Hearing requires proper function of the auditory hair cell, which is critically dependent upon its actin-based cytoskeletal structure. Eleven point mutations in gamma (γ) nonmuscle actin have been identified as causing progressive autosomal dominant nonsyndromic hearing loss (DFNA20/26); however, exactly why these mutations lead to deafness is unclear. Organization, stability, and repair of the hair cell cytoskeleton are highly regulated by actin binding proteins (ABPs), and two of the mutations, K118M and K118N, are located near an area of the actin monomer believed to be important in actin-ABP interactions. A third mutation, D51N, is located in a region of the actin monomer believed to be important for polymerization dynamics and stability in filamentous actin. I therefore hypothesized that the K118M/N mutations cause hearing loss due to impaired regulation of the actin cytoskeleton within the hair cell, whereas the D51N mutation likely interferes with polymerization dynamics and actin filament stability or flexibility.
The goal of my thesis was to investigate the effects of these three mutations, K118M, K118N, and D51N, on actin dynamics and regulation. I show in Chapter 2 that the K118M/N mutations differentially affect regulation of actin by the Arp2/3 complex, but also, surprisingly, that the K118N mutation accelerates polymerization dynamics. Chapter 3 details a continued investigation of the K118M/N mutations to ascertain their effects on actin structure and dynamics, particularly with regard to how they may affect polymerization. Chapter 4 provides both an in vivo and in vitro characterization of the D51N mutation, which revealed that not only does the mutation significantly accelerate actin polymerization, it also causes significant effects on yeast mitochondrial morphology and cytoskeletal regulation.

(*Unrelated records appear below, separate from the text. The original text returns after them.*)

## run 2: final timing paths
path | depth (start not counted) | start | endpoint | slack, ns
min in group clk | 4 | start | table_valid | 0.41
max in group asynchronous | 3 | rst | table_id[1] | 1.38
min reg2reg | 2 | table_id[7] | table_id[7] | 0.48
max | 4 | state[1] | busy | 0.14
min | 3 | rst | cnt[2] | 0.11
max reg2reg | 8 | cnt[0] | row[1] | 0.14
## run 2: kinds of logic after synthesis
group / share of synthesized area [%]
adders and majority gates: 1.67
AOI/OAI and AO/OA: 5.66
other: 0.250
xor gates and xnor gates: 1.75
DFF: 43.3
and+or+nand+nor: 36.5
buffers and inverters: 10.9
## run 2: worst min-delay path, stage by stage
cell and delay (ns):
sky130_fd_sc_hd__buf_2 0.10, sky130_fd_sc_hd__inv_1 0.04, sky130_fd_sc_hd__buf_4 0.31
[src/rtl/countdown_mmss.sv]
// MM:SS countdown timer: loads a clamped minutes/seconds value, decrements it once
// per PRESCALE clocks while running, supports pause/resume and flags expiry at 00:00.
module countdown_mmss #(
  parameter int unsigned PRESCALE = 60,
  parameter int unsigned MAX_VAL  = 59
) (
  input  logic       clk,
  input  logic       rst,
  input  logic       load,
  input  logic [5:0] min_in,
  input  logic [5:0] sec_in,
  input  logic       start,
  input  logic       pause,
  output logic [5:0] min_out,
  output logic [5:0] sec_out,
  output logic       running,
  output logic       done,
  output logic       expired
);

  localparam logic [5:0] PRE_TOP = 6'(PRESCALE);
  localparam logic [5:0] VAL_TOP = 6'(MAX_VAL);

  typedef enum logic [1:0] {IDLE, RUN, PAUSE, DONE} state_t;

  state_t     state_q, state_nx;
  logic [5:0] min_q, min_nx;
  logic [5:0] sec_q, sec_nx;
  logic [5:0] pre_q, pre_nx;
  logic       armed_q, armed_nx;
  logic       done_q, done_nx;
  logic       advance;

  function automatic logic [5:0] clamp(input logic [5:0] v);
    return (v > VAL_TOP) ? VAL_TOP : v;
  endfunction

  // NOTE: every signal written here gets a default first, so no path leaves a
  // value unassigned and no latch is inferred.
  always_comb begin
    state_nx = state_q;
    min_nx   = min_q;
    sec_nx   = sec_q;
    pre_nx   = pre_q;
    armed_nx = armed_q;
    done_nx  = 1'b0;
    advance  = 1'b0;

    if (load) begin
      min_nx   = clamp(min_in);
      sec_nx   = clamp(sec_in);
      pre_nx   = 6'd1;
      state_nx = IDLE;
      armed_nx = 1'b1;
    end else begin
      unique case (state_q)
        IDLE: begin
          // A start after reset is ignored until a value has been loaded.
          if (start && !pause && armed_q) begin
            if ((min_q != 6'd0) || (sec_q != 6'd0)) begin
              state_nx = RUN;
              pre_nx   = 6'd1;
            end else begin
              state_nx = DONE;
              done_nx  = 1'b1;
            end
          end
        end
        RUN: begin
          if (pause) state_nx = PAUSE;
          else       advance  = 1'b1;
        end
        PAUSE: begin
          // The resume edge counts as a running edge, so the held phase carries on.
          if (start && !pause) begin
            state_nx = RUN;
            advance  = 1'b1;
          end
        end
        DONE: ;
        default: state_nx = IDLE;
      endcase

      if (advance) begin
        if (pre_q == PRE_TOP) begin
          pre_nx = 6'd1;
          if (sec_q != 6'd0) begin
            sec_nx = sec_q - 6'd1;
          end else if (min_q != 6'd0) begin
            min_nx = min_q - 6'd1;
            sec_nx = VAL_TOP;
          end
          if ((min_nx == 6'd0) && (sec_nx == 6'd0)) begin
            state_nx = DONE;
            done_nx  = 1'b1;
          end
        end else begin
          pre_nx = pre_q + 6'd1;
        end
      end
    end
  end

  // NOTE: state registers use non-blocking assignments so every flop samples
  // the values from before the edge, independent of statement order.
  always_ff @(posedge clk or negedge rst) begin
    if (!rst) begin
      state_q <= IDLE;
      min_q   <= 6'd0;
      sec_q   <= 6'd0;
      pre_q   <= 6'd1;
      armed_q <= 1'b0;
      done_q  <= 1'b0;
    end else begin
      state_q <= state_nx;
      min_q   <= min_nx;
      sec_q   <= sec_nx;
      pre_q   <= pre_nx;
      armed_q <= armed_nx;
      done_q  <= done_nx;
    end
  end

  assign min_out = min_q;
  assign sec_out = sec_q;
  assign running = (state_q == RUN);
  assign expired = (state_q == DONE);
  assign done    = done_q;

endmodule
**config.mk**
```make
export PLATFORM = sky130hd
export DESIGN_NAME = gost_key_sched
export DESIGN_NICKNAME = d
export VERILOG_FILES = /design/src/rtl/gost_key_sched.sv
export SDC_FILE = /design/constraint.sdc
export NUM_CORES = 1
export LEC_CHECK = 0
export ABC_CLOCK_PERIOD_IN_PS = 9000
export BUFFER_PORTS_ARGS = -buffer_cell sky130_fd_sc_hd__buf_2
export CAP_MARGIN = 20
export CORE_MARGIN = 5
export CORE_UTILIZATION = 34
export CTS_BUF_LIST = sky130_fd_sc_hd__clkbuf_2
export DETAILED_ROUTE_END_ITERATION = 10
export PLACE_DENSITY = 0.63
export SYNTH_ARGS = -nofsm -noshare
export SYNTH_HDL_FRONTEND = slang
export SYNTH_SLANG_ARGS = --single-unit
```
**constraint.sdc**
```tcl
create_clock -name iclk -period 9 [get_ports iclk]
set_input_delay 0.9 -clock iclk [delete_from_list [all_inputs] [get_ports iclk]]
set_output_delay 0.9 -clock iclk [all_outputs]
set_load 0.02 [all_outputs]
```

The work detailed within this thesis provides new insight into how the K118M/N and D51N mutations affect actin structure and dynamics and how these effects could lead to deafness. More importantly, this work provides a strong foundation for many future studies, ranging from structural investigation of the K118N and D51N actins as F-actin mimics, to the potential role of mitochondria in actin-based disease.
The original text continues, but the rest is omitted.